● TO DO: Begin at the line containing "buf_4 | 4 |" in the entries below and end at the line containing "[layout make-up]"; transcribe that range exactly and nothing outside it.

● DATA EXCERPTS:
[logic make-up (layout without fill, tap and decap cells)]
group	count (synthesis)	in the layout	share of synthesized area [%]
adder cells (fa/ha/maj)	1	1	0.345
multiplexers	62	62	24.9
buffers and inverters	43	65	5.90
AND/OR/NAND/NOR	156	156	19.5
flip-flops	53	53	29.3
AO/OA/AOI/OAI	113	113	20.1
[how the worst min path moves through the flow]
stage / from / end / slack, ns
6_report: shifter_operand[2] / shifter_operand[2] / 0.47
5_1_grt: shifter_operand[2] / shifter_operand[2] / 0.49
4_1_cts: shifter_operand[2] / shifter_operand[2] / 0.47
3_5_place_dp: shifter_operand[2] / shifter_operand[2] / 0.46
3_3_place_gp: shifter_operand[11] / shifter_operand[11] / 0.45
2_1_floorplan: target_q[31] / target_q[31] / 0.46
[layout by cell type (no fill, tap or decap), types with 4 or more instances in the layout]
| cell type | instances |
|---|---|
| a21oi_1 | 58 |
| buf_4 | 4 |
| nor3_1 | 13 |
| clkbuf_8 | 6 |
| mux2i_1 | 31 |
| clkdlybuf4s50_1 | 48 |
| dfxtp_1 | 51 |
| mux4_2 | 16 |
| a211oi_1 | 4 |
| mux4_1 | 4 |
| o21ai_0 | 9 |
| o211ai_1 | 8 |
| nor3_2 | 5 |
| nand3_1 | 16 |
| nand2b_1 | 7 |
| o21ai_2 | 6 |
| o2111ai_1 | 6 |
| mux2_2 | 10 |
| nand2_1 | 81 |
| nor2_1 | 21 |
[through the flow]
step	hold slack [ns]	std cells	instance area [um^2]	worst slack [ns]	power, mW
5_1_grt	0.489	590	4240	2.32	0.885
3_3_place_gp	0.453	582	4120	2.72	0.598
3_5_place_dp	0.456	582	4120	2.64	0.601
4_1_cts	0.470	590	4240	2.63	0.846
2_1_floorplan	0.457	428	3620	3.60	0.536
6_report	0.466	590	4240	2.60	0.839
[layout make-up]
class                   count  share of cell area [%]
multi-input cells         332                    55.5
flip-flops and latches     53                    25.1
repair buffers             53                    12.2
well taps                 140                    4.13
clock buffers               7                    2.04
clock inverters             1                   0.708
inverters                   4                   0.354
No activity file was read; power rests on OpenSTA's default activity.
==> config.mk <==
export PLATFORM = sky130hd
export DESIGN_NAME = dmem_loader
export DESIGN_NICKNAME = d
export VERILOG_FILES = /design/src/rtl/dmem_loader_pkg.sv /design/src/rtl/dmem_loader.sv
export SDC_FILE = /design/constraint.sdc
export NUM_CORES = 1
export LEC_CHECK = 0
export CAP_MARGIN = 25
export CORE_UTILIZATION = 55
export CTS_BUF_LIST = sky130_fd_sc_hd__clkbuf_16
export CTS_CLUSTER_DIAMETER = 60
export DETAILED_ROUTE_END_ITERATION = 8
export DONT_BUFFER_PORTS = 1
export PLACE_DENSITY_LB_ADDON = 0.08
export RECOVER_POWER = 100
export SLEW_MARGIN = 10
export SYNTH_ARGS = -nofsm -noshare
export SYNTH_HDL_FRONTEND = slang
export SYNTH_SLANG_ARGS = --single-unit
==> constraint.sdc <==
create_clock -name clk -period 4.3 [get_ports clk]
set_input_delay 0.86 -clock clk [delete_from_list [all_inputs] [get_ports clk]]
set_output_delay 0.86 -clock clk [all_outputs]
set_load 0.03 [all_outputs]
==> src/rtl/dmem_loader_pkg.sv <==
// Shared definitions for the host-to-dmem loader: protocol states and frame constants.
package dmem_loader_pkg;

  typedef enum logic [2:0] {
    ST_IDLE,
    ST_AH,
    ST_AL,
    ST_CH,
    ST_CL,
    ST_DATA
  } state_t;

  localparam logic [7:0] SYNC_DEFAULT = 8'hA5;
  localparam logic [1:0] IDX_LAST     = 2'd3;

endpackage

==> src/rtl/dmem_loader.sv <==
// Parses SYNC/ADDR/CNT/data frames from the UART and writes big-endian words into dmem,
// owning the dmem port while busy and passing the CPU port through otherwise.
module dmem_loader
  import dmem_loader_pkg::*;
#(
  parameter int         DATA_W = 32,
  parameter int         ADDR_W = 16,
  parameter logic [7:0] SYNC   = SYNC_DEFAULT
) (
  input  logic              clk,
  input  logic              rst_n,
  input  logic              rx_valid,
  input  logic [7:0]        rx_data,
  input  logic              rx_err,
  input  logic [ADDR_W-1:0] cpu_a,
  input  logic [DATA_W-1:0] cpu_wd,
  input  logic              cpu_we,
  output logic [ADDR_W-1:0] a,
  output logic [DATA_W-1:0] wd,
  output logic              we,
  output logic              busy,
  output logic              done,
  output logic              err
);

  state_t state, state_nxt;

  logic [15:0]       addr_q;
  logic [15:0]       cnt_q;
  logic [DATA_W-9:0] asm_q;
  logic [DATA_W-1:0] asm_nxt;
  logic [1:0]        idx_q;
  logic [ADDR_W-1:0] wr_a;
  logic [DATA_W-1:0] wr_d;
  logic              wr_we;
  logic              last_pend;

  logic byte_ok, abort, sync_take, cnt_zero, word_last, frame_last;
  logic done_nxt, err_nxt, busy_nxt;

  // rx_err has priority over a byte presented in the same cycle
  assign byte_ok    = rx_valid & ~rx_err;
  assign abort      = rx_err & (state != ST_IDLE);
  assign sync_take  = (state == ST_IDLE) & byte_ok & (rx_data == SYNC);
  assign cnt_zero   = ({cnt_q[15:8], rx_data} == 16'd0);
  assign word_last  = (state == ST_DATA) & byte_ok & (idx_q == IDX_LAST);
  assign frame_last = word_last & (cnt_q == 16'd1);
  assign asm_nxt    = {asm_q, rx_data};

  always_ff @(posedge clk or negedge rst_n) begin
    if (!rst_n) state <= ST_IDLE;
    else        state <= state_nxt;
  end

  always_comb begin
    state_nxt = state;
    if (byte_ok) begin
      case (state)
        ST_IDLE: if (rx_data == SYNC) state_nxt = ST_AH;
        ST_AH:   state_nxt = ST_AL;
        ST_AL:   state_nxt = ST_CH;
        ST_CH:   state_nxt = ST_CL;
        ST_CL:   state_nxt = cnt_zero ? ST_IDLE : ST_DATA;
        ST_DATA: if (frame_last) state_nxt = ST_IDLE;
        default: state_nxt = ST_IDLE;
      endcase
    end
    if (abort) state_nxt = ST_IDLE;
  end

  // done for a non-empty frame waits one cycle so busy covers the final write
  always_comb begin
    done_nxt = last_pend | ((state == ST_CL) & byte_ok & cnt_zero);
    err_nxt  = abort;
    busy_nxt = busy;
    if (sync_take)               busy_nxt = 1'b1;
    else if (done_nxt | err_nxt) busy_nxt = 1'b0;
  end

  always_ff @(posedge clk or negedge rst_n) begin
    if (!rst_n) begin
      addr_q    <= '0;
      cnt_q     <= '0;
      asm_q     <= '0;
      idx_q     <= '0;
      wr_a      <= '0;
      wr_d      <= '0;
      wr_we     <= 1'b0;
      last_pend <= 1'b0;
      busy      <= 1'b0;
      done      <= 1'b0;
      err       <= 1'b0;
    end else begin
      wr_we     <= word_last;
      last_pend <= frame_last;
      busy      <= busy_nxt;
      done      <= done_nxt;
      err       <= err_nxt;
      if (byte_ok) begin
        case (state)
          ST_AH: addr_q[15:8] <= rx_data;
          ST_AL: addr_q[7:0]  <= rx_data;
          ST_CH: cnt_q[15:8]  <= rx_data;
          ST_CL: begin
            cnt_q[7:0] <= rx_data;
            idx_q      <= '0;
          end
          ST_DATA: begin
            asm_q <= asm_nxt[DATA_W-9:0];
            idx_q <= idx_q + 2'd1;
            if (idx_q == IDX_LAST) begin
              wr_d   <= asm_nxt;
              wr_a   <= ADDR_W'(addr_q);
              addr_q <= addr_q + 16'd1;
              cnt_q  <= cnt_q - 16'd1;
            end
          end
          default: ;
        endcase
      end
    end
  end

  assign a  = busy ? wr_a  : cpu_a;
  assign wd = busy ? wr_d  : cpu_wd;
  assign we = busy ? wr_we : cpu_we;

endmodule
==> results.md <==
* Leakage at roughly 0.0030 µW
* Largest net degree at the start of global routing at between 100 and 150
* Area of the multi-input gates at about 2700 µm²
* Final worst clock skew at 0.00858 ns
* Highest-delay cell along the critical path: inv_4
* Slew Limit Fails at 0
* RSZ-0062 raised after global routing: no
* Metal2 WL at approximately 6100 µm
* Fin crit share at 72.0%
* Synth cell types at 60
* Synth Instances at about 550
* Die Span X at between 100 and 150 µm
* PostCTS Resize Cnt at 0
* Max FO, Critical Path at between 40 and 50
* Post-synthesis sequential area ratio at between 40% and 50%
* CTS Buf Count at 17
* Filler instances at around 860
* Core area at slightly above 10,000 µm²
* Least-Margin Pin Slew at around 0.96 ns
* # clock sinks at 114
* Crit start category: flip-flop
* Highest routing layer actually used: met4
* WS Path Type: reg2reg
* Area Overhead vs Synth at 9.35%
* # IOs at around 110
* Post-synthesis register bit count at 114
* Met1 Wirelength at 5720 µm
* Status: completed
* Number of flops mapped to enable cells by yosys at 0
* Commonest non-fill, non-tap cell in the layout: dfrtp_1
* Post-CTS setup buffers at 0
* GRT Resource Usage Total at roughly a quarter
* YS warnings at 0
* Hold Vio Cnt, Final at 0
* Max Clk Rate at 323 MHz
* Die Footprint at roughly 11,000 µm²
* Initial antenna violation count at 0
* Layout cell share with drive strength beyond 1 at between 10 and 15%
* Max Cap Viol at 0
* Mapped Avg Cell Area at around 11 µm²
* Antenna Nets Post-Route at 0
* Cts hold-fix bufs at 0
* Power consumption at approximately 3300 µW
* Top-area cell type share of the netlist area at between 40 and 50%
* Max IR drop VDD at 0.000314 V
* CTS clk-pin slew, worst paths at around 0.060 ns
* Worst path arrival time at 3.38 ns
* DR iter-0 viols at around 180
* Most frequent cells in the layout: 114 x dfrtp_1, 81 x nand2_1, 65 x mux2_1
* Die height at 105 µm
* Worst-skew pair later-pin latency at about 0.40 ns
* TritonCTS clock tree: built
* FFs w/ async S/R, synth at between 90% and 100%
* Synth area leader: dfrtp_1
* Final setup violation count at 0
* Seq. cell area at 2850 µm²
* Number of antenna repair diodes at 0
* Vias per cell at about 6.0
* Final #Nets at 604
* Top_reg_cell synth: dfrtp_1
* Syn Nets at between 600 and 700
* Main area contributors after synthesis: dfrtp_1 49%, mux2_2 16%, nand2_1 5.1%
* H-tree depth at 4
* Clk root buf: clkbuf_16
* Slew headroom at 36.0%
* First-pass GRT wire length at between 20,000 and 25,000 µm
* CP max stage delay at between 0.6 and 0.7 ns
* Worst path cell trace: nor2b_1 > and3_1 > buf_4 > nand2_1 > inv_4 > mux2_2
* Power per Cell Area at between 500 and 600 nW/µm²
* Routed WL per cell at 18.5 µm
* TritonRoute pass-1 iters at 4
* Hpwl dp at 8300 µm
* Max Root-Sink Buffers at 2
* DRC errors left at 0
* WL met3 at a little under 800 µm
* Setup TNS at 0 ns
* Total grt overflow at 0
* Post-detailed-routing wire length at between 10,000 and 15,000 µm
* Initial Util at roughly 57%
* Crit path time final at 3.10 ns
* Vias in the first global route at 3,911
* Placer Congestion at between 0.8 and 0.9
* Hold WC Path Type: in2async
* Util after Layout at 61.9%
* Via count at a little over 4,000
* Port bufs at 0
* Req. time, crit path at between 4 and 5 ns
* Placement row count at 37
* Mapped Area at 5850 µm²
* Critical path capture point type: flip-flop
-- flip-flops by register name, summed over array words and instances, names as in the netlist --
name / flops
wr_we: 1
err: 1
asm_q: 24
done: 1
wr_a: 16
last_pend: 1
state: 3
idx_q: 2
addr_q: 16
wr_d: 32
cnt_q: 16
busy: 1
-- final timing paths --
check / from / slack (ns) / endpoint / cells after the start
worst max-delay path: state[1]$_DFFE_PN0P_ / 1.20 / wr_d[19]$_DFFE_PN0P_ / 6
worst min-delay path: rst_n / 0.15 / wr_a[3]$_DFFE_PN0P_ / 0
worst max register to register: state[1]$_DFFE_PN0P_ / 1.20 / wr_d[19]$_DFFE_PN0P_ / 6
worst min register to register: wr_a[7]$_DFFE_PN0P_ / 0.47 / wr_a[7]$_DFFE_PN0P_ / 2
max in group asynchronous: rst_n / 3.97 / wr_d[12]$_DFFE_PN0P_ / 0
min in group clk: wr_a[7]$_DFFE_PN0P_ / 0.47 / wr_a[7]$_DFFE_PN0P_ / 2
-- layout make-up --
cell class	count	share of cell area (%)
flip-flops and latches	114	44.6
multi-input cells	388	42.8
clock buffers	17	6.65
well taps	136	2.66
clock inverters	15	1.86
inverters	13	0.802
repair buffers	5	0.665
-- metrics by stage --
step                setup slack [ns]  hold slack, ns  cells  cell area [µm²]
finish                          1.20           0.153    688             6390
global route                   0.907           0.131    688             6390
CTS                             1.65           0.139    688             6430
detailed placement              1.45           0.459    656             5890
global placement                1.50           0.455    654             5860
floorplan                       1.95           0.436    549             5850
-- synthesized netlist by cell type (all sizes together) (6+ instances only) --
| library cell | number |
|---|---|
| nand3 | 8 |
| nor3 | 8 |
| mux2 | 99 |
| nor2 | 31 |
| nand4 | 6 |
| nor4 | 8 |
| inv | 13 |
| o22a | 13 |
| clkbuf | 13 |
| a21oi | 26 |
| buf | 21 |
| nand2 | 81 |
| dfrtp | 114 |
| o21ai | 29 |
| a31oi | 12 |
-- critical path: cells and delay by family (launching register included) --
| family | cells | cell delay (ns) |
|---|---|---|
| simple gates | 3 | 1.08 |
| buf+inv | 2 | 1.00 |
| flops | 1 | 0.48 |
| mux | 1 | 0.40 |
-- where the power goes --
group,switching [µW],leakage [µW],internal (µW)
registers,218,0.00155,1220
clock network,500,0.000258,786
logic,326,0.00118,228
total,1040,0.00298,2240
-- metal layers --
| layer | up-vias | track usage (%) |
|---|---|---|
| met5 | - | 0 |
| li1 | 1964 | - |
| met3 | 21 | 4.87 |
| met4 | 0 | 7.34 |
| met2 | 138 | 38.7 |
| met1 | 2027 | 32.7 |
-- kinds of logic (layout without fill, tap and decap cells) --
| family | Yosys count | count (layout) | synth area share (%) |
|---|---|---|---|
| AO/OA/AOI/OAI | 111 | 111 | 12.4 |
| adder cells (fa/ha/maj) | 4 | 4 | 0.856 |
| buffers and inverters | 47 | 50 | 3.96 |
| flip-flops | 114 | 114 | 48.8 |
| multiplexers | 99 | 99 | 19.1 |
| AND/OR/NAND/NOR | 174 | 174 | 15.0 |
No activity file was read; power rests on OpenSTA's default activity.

● ANSWER AREA:
| buf_4 | 4 |
| nor3_1 | 13 |
| clkbuf_8 | 6 |
| mux2i_1 | 31 |
| clkdlybuf4s50_1 | 48 |
| dfxtp_1 | 51 |
| mux4_2 | 16 |
| a211oi_1 | 4 |
| mux4_1 | 4 |
| o21ai_0 | 9 |
| o211ai_1 | 8 |
| nor3_2 | 5 |
| nand3_1 | 16 |
| nand2b_1 | 7 |
| o21ai_2 | 6 |
| o2111ai_1 | 6 |
| mux2_2 | 10 |
| nand2_1 | 81 |
| nor2_1 | 21 |
[through the flow]
step	hold slack [ns]	std cells	instance area [um^2]	worst slack [ns]	power, mW
5_1_grt	0.489	590	4240	2.32	0.885
3_3_place_gp	0.453	582	4120	2.72	0.598
3_5_place_dp	0.456	582	4120	2.64	0.601
4_1_cts	0.470	590	4240	2.63	0.846
2_1_floorplan	0.457	428	3620	3.60	0.536
6_report	0.466	590	4240	2.60	0.839
[layout make-up]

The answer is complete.